== WHAT TO WORK ON ==
Return the lines below exactly as they appear, please, starting with the first and ending with the one that contains "create_clock -name clk".

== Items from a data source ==
┄┄┄┄┄┄┄┄┄┄

==> config.mk <==
export PLATFORM = sky130hd
export DESIGN_NAME = seq_detector_param
export DESIGN_NICKNAME = d
export VERILOG_FILES = /design/src/rtl/seq_detector_param.sv
export SDC_FILE = /design/constraint.sdc
export NUM_CORES = 1
export LEC_CHECK = 0
export CORE_AREA = 2 2 39 41
export CTS_BUF_LIST = sky130_fd_sc_hd__clkbuf_4 sky130_fd_sc_hd__clkbuf_8
export DETAILED_ROUTE_END_ITERATION = 6
export DIE_AREA = 0 0 41 43
export HOLD_SLACK_MARGIN = 0.06
export PLACE_DENSITY = 0.75
export SLEW_MARGIN = 20
export SYNTH_ARGS = -nofsm -noshare
export SYNTH_HDL_FRONTEND = slang
export SYNTH_SLANG_ARGS = --single-unit
==> constraint.sdc <==
create_clock -name clk -period 1.7 [get_ports clk]
set_input_delay 0.255 -clock clk [delete_from_list [all_inputs] [get_ports clk]]
set_output_delay 0.255 -clock clk [all_outputs]
set_load 0.1 [all_outputs]
==> src/rtl/seq_detector_param.sv <==
// Parametrised serial pattern detector with KMP-style fallback, Mealy and
// Moore match flags, overlap/non-overlap modes and a saturating match counter.
module seq_detector_param #(
  parameter int                   PATTERN_W = 4,
  parameter logic [PATTERN_W-1:0] PATTERN   = 4'b1011,
  parameter bit                   OVERLAP   = 1'b1,
  parameter int                   CNT_W     = 8
) (
  input  logic                         clk,
  input  logic                         reset_n,
  input  logic                         clear,
  input  logic                         din,
  input  logic                         din_valid,
  output logic                         match,
  output logic                         match_q,
  output logic [CNT_W-1:0]             match_count,
  output logic [$clog2(PATTERN_W)-1:0] state_o
);

  localparam int SW = $clog2(PATTERN_W);
  localparam bit POW2 = ((1 << SW) == PATTERN_W);
  localparam logic [SW-1:0] LAST = SW'(PATTERN_W - 1);
  localparam logic [CNT_W-1:0] CNT_MAX = '1;

  typedef logic [SW-1:0] state_t;
  typedef logic [2*PATTERN_W-1:0][SW-1:0] table_t;

  // Longest proper suffix of (prefix_k, b) that is also a pattern prefix;
  // the completed-pattern case yields f(PATTERN_W) or 0 in non-overlap mode.
  function automatic state_t next_k_f(input int k, input logic b);
    logic [PATTERN_W:0] s;
    state_t             best;
    logic               eq;
    s    = '0;
    best = '0;
    for (int i = 0; i < PATTERN_W; i++) begin
      if (i < k) s[i] = PATTERN[PATTERN_W-1-i];
      else       s[i] = 1'b0;
    end
    s[k] = b;
    for (int l = 1; l < PATTERN_W; l++) begin
      if (l <= k + 1) begin
        eq = 1'b1;
        for (int j = 0; j < PATTERN_W; j++) begin
          if (j < l) begin
            if (s[k+1-l+j] != PATTERN[PATTERN_W-1-j]) eq = 1'b0;
          end
        end
        if (eq) best = state_t'(l);
      end
    end
    if (!OVERLAP && (k == PATTERN_W - 1) && (b == PATTERN[0])) best = '0;
    return best;
  endfunction

  function automatic table_t build_tab_f();
    table_t t;
    t = '0;
    for (int k = 0; k < PATTERN_W; k++) begin
      t[2*k]     = next_k_f(k, 1'b0);
      t[2*k + 1] = next_k_f(k, 1'b1);
    end
    return t;
  endfunction

  localparam table_t NEXT_TAB = build_tab_f();

  state_t           state_r;
  state_t           state_nxt_s;
  logic             legal_s;
  logic             match_s;
  logic             match_q_r;
  logic [CNT_W-1:0] count_r;

  if (POW2) begin : g_full
    assign legal_s = 1'b1;
  end else begin : g_part
    assign legal_s = (state_r <= LAST);
  end

  // Next-state and Mealy match; clear discards the bit, illegal codes fall to S0.
  always_comb begin
    state_nxt_s = state_r;
    match_s     = 1'b0;
    if (clear) begin
      state_nxt_s = '0;
    end else if (!legal_s) begin
      state_nxt_s = '0;
    end else if (din_valid) begin
      state_nxt_s = NEXT_TAB[{state_r, din}];
      if ((state_r == LAST) && (din == PATTERN[0])) begin
        match_s = reset_n;
      end else begin
        match_s = 1'b0;
      end
    end else begin
      state_nxt_s = state_r;
    end
  end

  // State, registered match flag and saturating counter.
  always_ff @(posedge clk or negedge reset_n) begin
    if (!reset_n) begin
      state_r   <= '0;
      match_q_r <= 1'b0;
      count_r   <= '0;
    end else if (clear) begin
      state_r   <= '0;
      match_q_r <= 1'b0;
      count_r   <= '0;
    end else begin
      state_r   <= state_nxt_s;
      match_q_r <= match_s;
      if (match_s && (count_r != CNT_MAX)) begin
        count_r <= count_r + CNT_W'(1);
      end
    end
  end

  assign match       = match_s;
  assign match_q     = match_q_r;
  assign match_count = count_r;
  assign state_o     = state_r;

endmodule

┄┄┄┄┄┄┄┄┄┄

== ANSWER BOX ==
==> config.mk <==
export PLATFORM = sky130hd
export DESIGN_NAME = seq_detector_param
export DESIGN_NICKNAME = d
export VERILOG_FILES = /design/src/rtl/seq_detector_param.sv
export SDC_FILE = /design/constraint.sdc
export NUM_CORES = 1
export LEC_CHECK = 0
export CORE_AREA = 2 2 39 41
export CTS_BUF_LIST = sky130_fd_sc_hd__clkbuf_4 sky130_fd_sc_hd__clkbuf_8
export DETAILED_ROUTE_END_ITERATION = 6
export DIE_AREA = 0 0 41 43
export HOLD_SLACK_MARGIN = 0.06
export PLACE_DENSITY = 0.75
export SLEW_MARGIN = 20
export SYNTH_ARGS = -nofsm -noshare
export SYNTH_HDL_FRONTEND = slang
export SYNTH_SLANG_ARGS = --single-unit
==> constraint.sdc <==
create_clock -name clk -period 1.7 [get_ports clk]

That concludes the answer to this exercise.